There is a cloud of solar plasma headed our way, and for once the timing is convenient. A coronal mass ejection that erupted from the Sun on June 26, 2026 is forecast to reach Earth around June 30, and NOAA's Space Weather Prediction Center (SWPC) has responded the way it does when a glancing blow looks likely: it posted a geomagnetic storm watch and told everyone to keep an eye on the magnetometers.
The watch, posted June 28, calls for G1 (Minor) geomagnetic storm conditions. SWPC does not expect any storming on June 28 itself, but flags G1 conditions as likely on June 29 and June 30 as the CME arrives and its magnetic field begins to interact with Earth's own. SWPC is the official U.S. government source for these watches, so when the .gov product line lights up, that is the forecast of record.
What's Actually Happening on the Sun
The driver behind all of this is a pair of busy sunspot regions. The headline group is AR4478, currently classified as a beta-gamma-delta magnetic configuration — the most powerful magnetic class a sunspot region can carry, and the kind of structure that has the energy budget to produce significant flares. Nearby, AR4475 is a beta-gamma region and has been the more prolific of the two lately, churning out frequent C-class flares.

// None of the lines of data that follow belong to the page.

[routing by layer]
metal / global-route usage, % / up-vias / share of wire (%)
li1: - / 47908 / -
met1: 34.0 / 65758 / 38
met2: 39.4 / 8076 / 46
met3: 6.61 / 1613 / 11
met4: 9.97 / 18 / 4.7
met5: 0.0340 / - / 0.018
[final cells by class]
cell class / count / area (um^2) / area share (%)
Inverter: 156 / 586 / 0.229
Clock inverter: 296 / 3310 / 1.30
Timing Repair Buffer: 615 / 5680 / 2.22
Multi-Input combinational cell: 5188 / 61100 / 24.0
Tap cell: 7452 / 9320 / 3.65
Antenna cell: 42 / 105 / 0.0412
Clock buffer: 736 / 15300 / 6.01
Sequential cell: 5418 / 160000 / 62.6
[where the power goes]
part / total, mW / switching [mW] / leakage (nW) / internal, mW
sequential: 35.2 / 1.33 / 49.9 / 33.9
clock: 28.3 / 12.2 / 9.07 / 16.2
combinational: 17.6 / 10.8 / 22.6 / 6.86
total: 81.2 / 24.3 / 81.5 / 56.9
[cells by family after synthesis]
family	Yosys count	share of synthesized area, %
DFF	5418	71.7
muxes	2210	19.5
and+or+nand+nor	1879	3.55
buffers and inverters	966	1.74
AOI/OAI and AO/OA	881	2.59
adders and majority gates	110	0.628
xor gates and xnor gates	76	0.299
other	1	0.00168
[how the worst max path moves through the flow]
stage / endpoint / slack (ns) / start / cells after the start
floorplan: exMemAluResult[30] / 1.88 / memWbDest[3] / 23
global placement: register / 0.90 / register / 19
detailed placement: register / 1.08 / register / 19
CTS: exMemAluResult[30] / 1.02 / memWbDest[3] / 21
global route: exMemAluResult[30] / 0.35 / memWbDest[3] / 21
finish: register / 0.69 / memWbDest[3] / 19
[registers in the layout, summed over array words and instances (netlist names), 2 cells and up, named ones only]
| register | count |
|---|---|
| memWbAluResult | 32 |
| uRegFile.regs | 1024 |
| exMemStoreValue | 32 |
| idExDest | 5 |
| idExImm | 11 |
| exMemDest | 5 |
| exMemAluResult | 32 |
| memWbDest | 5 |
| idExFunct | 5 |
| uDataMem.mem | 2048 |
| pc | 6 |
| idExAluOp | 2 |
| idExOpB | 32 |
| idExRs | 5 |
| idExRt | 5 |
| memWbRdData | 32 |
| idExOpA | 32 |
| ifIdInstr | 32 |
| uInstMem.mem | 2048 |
From an optimization exercise on the open Yosys and OpenROAD flow, aimed at small area and a short achievable clock period; shortcuts taken in it are not production practice. In this exercise RTL edits were held to simulation tests only and were not proved equivalent to the original. No activity file was given, so power comes from the tool's default toggle rates.

### design/flow/design.v
module axis_boxcar_fir_mc #(
  parameter int CH        = 2,
  parameter int DW_IN     = 32,
  parameter int DW_OUT    = 32,
  parameter int LEN_L_MAX = 6,
  parameter int DECI_W    = 16,
  localparam int LW       = $clog2(LEN_L_MAX + 1)
) (
  input  logic                   a_clk,
  input  logic                   a_reset,
  input  logic [LW-1:0]          len_l,
  input  logic [DECI_W-1:0]      deci,
  input  logic                   next_dv,
  input  logic [CH*DW_IN-1:0]    S_AXIS_tdata,
  input  logic                   S_AXIS_tvalid,
  output logic [CH*DW_OUT-1:0]   M_AXIS_tdata,
  output logic                   M_AXIS_tvalid,
  input  logic                   M_AXIS_tready,
  output logic                   overrun
);
  localparam int DEPTH = 2 ** LEN_L_MAX;
  localparam int FW    = LEN_L_MAX + 1;
  localparam int SW    = DW_IN + LEN_L_MAX;
  function automatic logic [SW-1:0] sx(input logic [DW_IN-1:0] v);
    sx = {{LEN_L_MAX{v[DW_IN-1]}}, v};
  endfunction
  logic [CH*DW_IN-1:0]       line_r [DEPTH];
  logic [CH*DW_IN-1:0]       xr_r;
  logic                      accr_r;
  logic [FW-1:0]             fill_r;
  logic [DECI_W-1:0]         dcnt_r;
  logic [LW-1:0]             len_q_r;
  logic [DECI_W-1:0]         deci_q_r;
  logic [SW-1:0]             as_r    [CH];
  logic [SW-1:0]             ac_r    [CH];
  logic                      s1_vld_r;
  logic [LW-1:0]             len_c_s;
  logic                      accept_s;
  logic                      restart_s;
  logic [FW-1:0]             winq_s;
  logic                      full_s;
  logic                      step_nr_s;
  logic                      emit_nr_s;
  logic [DECI_W-1:0]         dmaxq_s;
  logic [FW-1:0]             fill_nr_s;
  logic [DECI_W-1:0]         dcnt_nr_s;
  logic                      step_rs_s;
  logic                      emit_rs_s;
  logic [FW-1:0]             fill_n_s;
  logic [DECI_W-1:0]         dcnt_n_s;
  logic                      emit_s;
  logic [SW-1:0]             bias_s;
  logic [CH*DW_IN-1:0]       old_s;
  logic [SW-1:0]             y_s     [CH];
  logic [SW-1:0]             x_s     [CH];
  logic [SW-1:0]             s1_s    [CH];
  logic [SW-1:0]             c1_s    [CH];
  logic [SW-1:0]             c1s_s   [CH];
  logic [SW-1:0]             s2_s    [CH];
  logic [SW-1:0]             c2_s    [CH];
  logic [SW-1:0]             as_n_s  [CH];
  logic [SW-1:0]             ac_n_s  [CH];
  logic [SW-1:0]             tot_s   [CH];
  logic [CH*DW_OUT-1:0]      out_s;
  logic                      load_s;
  always_comb begin
    if (len_l > LW'(LEN_L_MAX)) begin
      len_c_s = LW'(LEN_L_MAX);
    end else begin
      len_c_s = len_l;
    end
    accept_s  = S_AXIS_tvalid & next_dv;
    restart_s = (len_c_s != len_q_r) || (deci != deci_q_r);
    if (len_c_s == '0) begin
      bias_s = '0;
    end else begin
      bias_s = SW'(1) << (len_c_s - LW'(1));
    end
  end
  always_comb begin
    winq_s    = FW'(1) << len_q_r;
    full_s    = (fill_r == winq_s);
    dmaxq_s   = (deci_q_r > DECI_W'(1)) ? (deci_q_r - DECI_W'(1)) : '0;
    step_nr_s = accept_s && (full_s || (fill_r == winq_s - FW'(1)));
    emit_nr_s = step_nr_s && (dcnt_r >= dmaxq_s);
    fill_nr_s = (accept_s && !full_s) ? (fill_r + FW'(1)) : fill_r;
    if (step_nr_s) begin
      dcnt_nr_s = emit_nr_s ? '0 : (dcnt_r + DECI_W'(1));
    end else begin
      dcnt_nr_s = dcnt_r;
    end
    step_rs_s = accept_s && (len_c_s == '0);
    emit_rs_s = step_rs_s && (deci <= DECI_W'(1));
    if (restart_s) begin
      fill_n_s = accept_s ? FW'(1) : FW'(0);
      dcnt_n_s = (step_rs_s && !emit_rs_s) ? DECI_W'(1) : DECI_W'(0);
      emit_s   = emit_rs_s;
    end else begin
      fill_n_s = fill_nr_s;
      dcnt_n_s = dcnt_nr_s;
      emit_s   = emit_nr_s;
    end
  end
  always_comb begin
    if (accr_r) begin
      old_s = (len_q_r == '0) ? xr_r : line_r[DEPTH-2];
    end else begin
      old_s = line_r[DEPTH-1];
    end
  end
  always_comb begin
    for (int c = 0; c < CH; c++) begin
      y_s[c]   = full_s ? ~sx(old_s[c*DW_IN +: DW_IN]) : '0;
      x_s[c]   = sx(S_AXIS_tdata[c*DW_IN +: DW_IN]);
      s1_s[c]  = as_r[c] ^ ac_r[c] ^ y_s[c];
      c1_s[c]  = (as_r[c] & ac_r[c]) | (as_r[c] & y_s[c]) | (ac_r[c] & y_s[c]);
      c1s_s[c] = {c1_s[c][SW-2:0], full_s};
      s2_s[c]  = s1_s[c] ^ c1s_s[c] ^ x_s[c];
      c2_s[c]  = (s1_s[c] & c1s_s[c]) | (s1_s[c] & x_s[c]) | (c1s_s[c] & x_s[c]);
      if (restart_s) begin
        as_n_s[c] = accept_s ? x_s[c] : '0;
        ac_n_s[c] = bias_s;
      end else if (accept_s) begin
        as_n_s[c] = s2_s[c];
        ac_n_s[c] = {c2_s[c][SW-2:0], 1'b0};
      end else begin
        as_n_s[c] = as_r[c];
        ac_n_s[c] = ac_r[c];
      end
    end
  end
  always_comb begin
    for (int c = 0; c < CH; c++) begin
      tot_s[c] = as_r[c] + ac_r[c];
      out_s[c*DW_OUT +: DW_OUT] = DW_OUT'(tot_s[c][len_q_r +: DW_IN]);
    end
    load_s = s1_vld_r && !restart_s;
  end
  always_ff @(posedge a_clk) begin
    xr_r   <= S_AXIS_tdata;
    accr_r <= accept_s;
    if (accr_r) begin
      for (int i = 0; i < DEPTH; i++) begin
        if (i == 0) begin
          line_r[i] <= xr_r;
        end else if (((DEPTH - i) & (DEPTH - i - 1)) == 0) begin
          line_r[i] <= (len_q_r == LW'($clog2(DEPTH - i))) ? xr_r : line_r[i-1];
        end else begin
          line_r[i] <= line_r[i-1];
        end
      end
    end
  end
  always_ff @(posedge a_clk) begin
    if (a_reset) begin
      fill_r        <= '0;
      dcnt_r        <= '0;
      len_q_r       <= '0;
      deci_q_r      <= '0;
      s1_vld_r      <= 1'b0;
      M_AXIS_tdata  <= '0;
      M_AXIS_tvalid <= 1'b0;
      overrun       <= 1'b0;
      for (int c = 0; c < CH; c++) begin
        as_r[c] <= '0;
        ac_r[c] <= '0;
      end
    end else begin
      len_q_r  <= len_c_s;
      deci_q_r <= deci;
      fill_r   <= fill_n_s;
      dcnt_r   <= dcnt_n_s;
      s1_vld_r <= emit_s;
      for (int c = 0; c < CH; c++) begin
        as_r[c] <= as_n_s[c];
        ac_r[c] <= ac_n_s[c];
      end
      if (load_s) begin
        M_AXIS_tdata  <= out_s;
        M_AXIS_tvalid <= 1'b1;
        if (M_AXIS_tvalid && !M_AXIS_tready) begin
          overrun <= 1'b1;
        end
      end else if (M_AXIS_tvalid && M_AXIS_tready) begin
        M_AXIS_tvalid <= 1'b0;
      end
    end
  end
endmodule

The strongest recent event was a C7.5 flare from AR4475 at 21:06 UTC on June 27. A C7.5 is a moderate flare — energetic enough to register clearly but well short of the X-class monsters that make headlines — and it fits the overall picture of a Sun that is active and crackling rather than violently erupting. The CME now en route left the Sun a day earlier, on June 26, and is one of the slower ejections drifting Earthward from the mid-to-late June run of solar activity.
How Strong Could the Storm Get?
The official watch is for G1, but forecasters are leaving room for more. The June 26 CME is projected to arrive in a window roughly between 6:00 and 11:01 UTC on June 30, and depending on how its embedded magnetic field is oriented when it hits, it could drive geomagnetic storming anywhere in the G1 to G2 range. G1 is "minor," G2 is "moderate" — one step up.

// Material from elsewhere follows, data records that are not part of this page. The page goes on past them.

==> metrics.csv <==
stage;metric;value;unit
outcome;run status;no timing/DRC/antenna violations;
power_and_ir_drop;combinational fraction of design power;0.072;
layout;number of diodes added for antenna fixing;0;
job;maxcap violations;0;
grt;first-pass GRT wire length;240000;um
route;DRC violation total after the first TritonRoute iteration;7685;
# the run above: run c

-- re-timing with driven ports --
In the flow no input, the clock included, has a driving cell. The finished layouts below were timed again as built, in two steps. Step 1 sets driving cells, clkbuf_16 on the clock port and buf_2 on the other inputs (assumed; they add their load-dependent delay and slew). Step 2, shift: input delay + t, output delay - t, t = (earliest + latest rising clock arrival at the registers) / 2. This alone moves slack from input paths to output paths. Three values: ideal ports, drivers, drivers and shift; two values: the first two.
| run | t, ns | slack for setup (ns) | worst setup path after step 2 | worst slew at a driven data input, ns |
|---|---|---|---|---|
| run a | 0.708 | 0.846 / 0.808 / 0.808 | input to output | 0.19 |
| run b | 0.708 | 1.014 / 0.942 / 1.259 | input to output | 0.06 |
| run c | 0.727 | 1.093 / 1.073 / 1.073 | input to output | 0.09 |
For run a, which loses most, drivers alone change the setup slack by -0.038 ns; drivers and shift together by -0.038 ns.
This design comes from an exercise in tuning for small area and a short achievable clock period on the open sky130 flow, not from production work.
Only simulation tests tie the RTL to the original design; equivalence was not proved.

==> inputs of job 2444 <==
==> flow/design.v <==
package param_fifo_pkg;
    localparam int unsigned DEF_DATA_W    = 8;
    localparam int unsigned DEF_DEPTH     = 256;
    localparam int unsigned DEF_AF_MARGIN = 4;
    localparam int unsigned DEF_AE_LEVEL  = 4;
    localparam int unsigned FLAG_FULL   = 0;
    localparam int unsigned FLAG_EMPTY  = 1;
    localparam int unsigned FLAG_AFULL  = 2;
    localparam int unsigned FLAG_AEMPTY = 3;
    localparam int unsigned FLAG_W      = 4;
    function automatic integer clog2(input integer value);
        integer result;
        integer i;
        result = 0;
        for (i = 0; i < 32; i = i + 1) begin
            if ((32'd1 << i) < value) begin
                result = i + 1;
            end
        end
        clog2 = result;
    endfunction
endpackage
This is an optimization exercise on Yosys and OpenROAD, whose aim is small area, not a production implementation. The RTL was checked by simulation tests, not by an equivalence proof against the original design. Power and IR drop assume default switching activity.

run a:
Design sdReader, start of the top module:
module sdReader #(
    parameter int clkDiv    = 2,
    parameter int bitCycles = 2,
    parameter int dumpWords = 128
) (
    input  logic clk,
    input  logic rstN,
    output logic sdClk,
    output logic sdMosi,
    input  logic sdMiso,
    output logic sdCs,
    input  logic dump,
    output logic uartTx,
    output logic ready,
    output logic error
);
Size: ~10 I/O pins.
Settings: LEC_CHECK=0, CAP_MARGIN=20, CORE_MARGIN=2, CORE_UTILIZATION=50, CTS_BUF_LIST=sky130_fd_sc_hd__clkbuf_8, CTS_CLUSTER_DIAMETER=50, CTS_CLUSTER_SIZE=20, PLACE_DENSITY=0.6, SLEW_MARGIN=20; clock period 10.0 ns.
run.sh (not shown) runs the stock make flow with config.mk's settings and CLKGATE_MAP_FILE= SYNTH_SCRIPT=/design/flow/synth_recipe.tcl, a recipe that flattens the netlist after the stock synthesis.
[inputs] run b vs run a
==> flow/flow/run.sh (new file) <==
#!/bin/bash
# Standard layout, but clock tree synthesis without dummy loads.
set -euo pipefail
export CTS_ARGS="-sink_clustering_enable -repair_clock_nets -dont_use_dummy_load -buf_list sky130_fd_sc_hd__clkbuf_8 -sink_clustering_size 20 -sink_clustering_max_diameter 50"
bash standard.sh > flow.log 2>&1
==> flow/standard.sh (new file) <==
#!/bin/bash
# synth_recipe.tcl (not shown) runs the flow's synth.tcl, then flattens the netlist and writes it again
# the make line also repeats each setting of config.mk as NAME=value (left out here)
make -C /OpenROAD-flow-scripts/flow DESIGN_CONFIG=/design/flow/config.mk WORK_HOME=/design/flow/orfs CLKGATE_MAP_FILE= SYNTH_SCRIPT=/design/flow/synth_recipe.tcl "${@:-finish}"
removed: flow/run.sh
--- outcome ---
- Number of diodes added for antenna fixing (higher): run a
- Taking run a as the reference, in run b combinational power barely changed; net switching share of the total power fell by 0.67 points; final standard cell utilization of the core now sits lower.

The deciding factor is the direction of the CME's magnetic field. If the field turns southward when the cloud arrives, it couples efficiently with Earth's magnetosphere and dumps energy into the system, pushing the storm toward the stronger end. If it stays northward, the same cloud can slide past with comparatively little effect. That is why a forecast can legitimately span two storm levels: the cloud's speed and arrival time are fairly predictable, but its internal field orientation generally is not, until solar-wind monitors upstream of Earth actually measure it.
In planetary-index terms, the Kp index could reach 4 to 5 during the event. A Kp of 5 corresponds to G1-level storming and is roughly the threshold at which the auroral oval expands far enough south to give mid-latitude observers a genuine shot at seeing it.
Where the Aurora Might Be Visible
If the storm materializes as hoped, the aurora could be visible from mid-northern locations rather than just the high Arctic. EarthSky lists Seattle and Minneapolis in the United States, and the Scottish Highlands across the Atlantic, as places that could catch the lights during this event.
None of that is guaranteed — visibility from any of those latitudes depends on the storm reaching the upper end of the forecast, on clear skies, and on getting away from city light pollution. But the practical advice is simple: if you are in the northern tier of the U.S. or at a comparable latitude, find a dark spot with an unobstructed view to the north late on June 29 into June 30, and check the real-time conditions before you commit to standing outside in the dark.
For that real-time picture, SpaceWeather.com has been tracking the slow CMEs from mid-and-late June as they deliver glancing blows to Earth's magnetic field, and provides live solar-wind data, the current Kp index, and aurora-visibility context. Those are the numbers worth watching as the arrival window approaches, because they will tell you whether the field actually turned southward — the single thing that separates a quiet night from a memorable one.
Why It Matters
Geomagnetic storms at the G1-G2 level are not dangerous events for the average person. They sit at the mild end of NOAA's five-step scale and pose little risk beyond the occasional minor effect on power grids and satellite operations that grid and spacecraft operators routinely manage. What they offer is access: a chance for people well south of the usual auroral zone to see the northern lights without traveling to the Arctic Circle.
This particular event is also a clean, dated example of how modern space-weather forecasting works — a flare-prone active region, a CME with a measurable launch date, a transit-time estimate, and a hedged storm forecast that explicitly hinges on a magnetic-field orientation no one can confirm until the cloud is almost here. And the timing is genuinely useful: with the CME due around June 30, the watch hands sky-watchers in the northern U.S. an actionable observing window right as the holiday weekend gets underway. Keep an eye on the SWPC alerts and the live solar-wind data, and let the southward-or-not question resolve itself.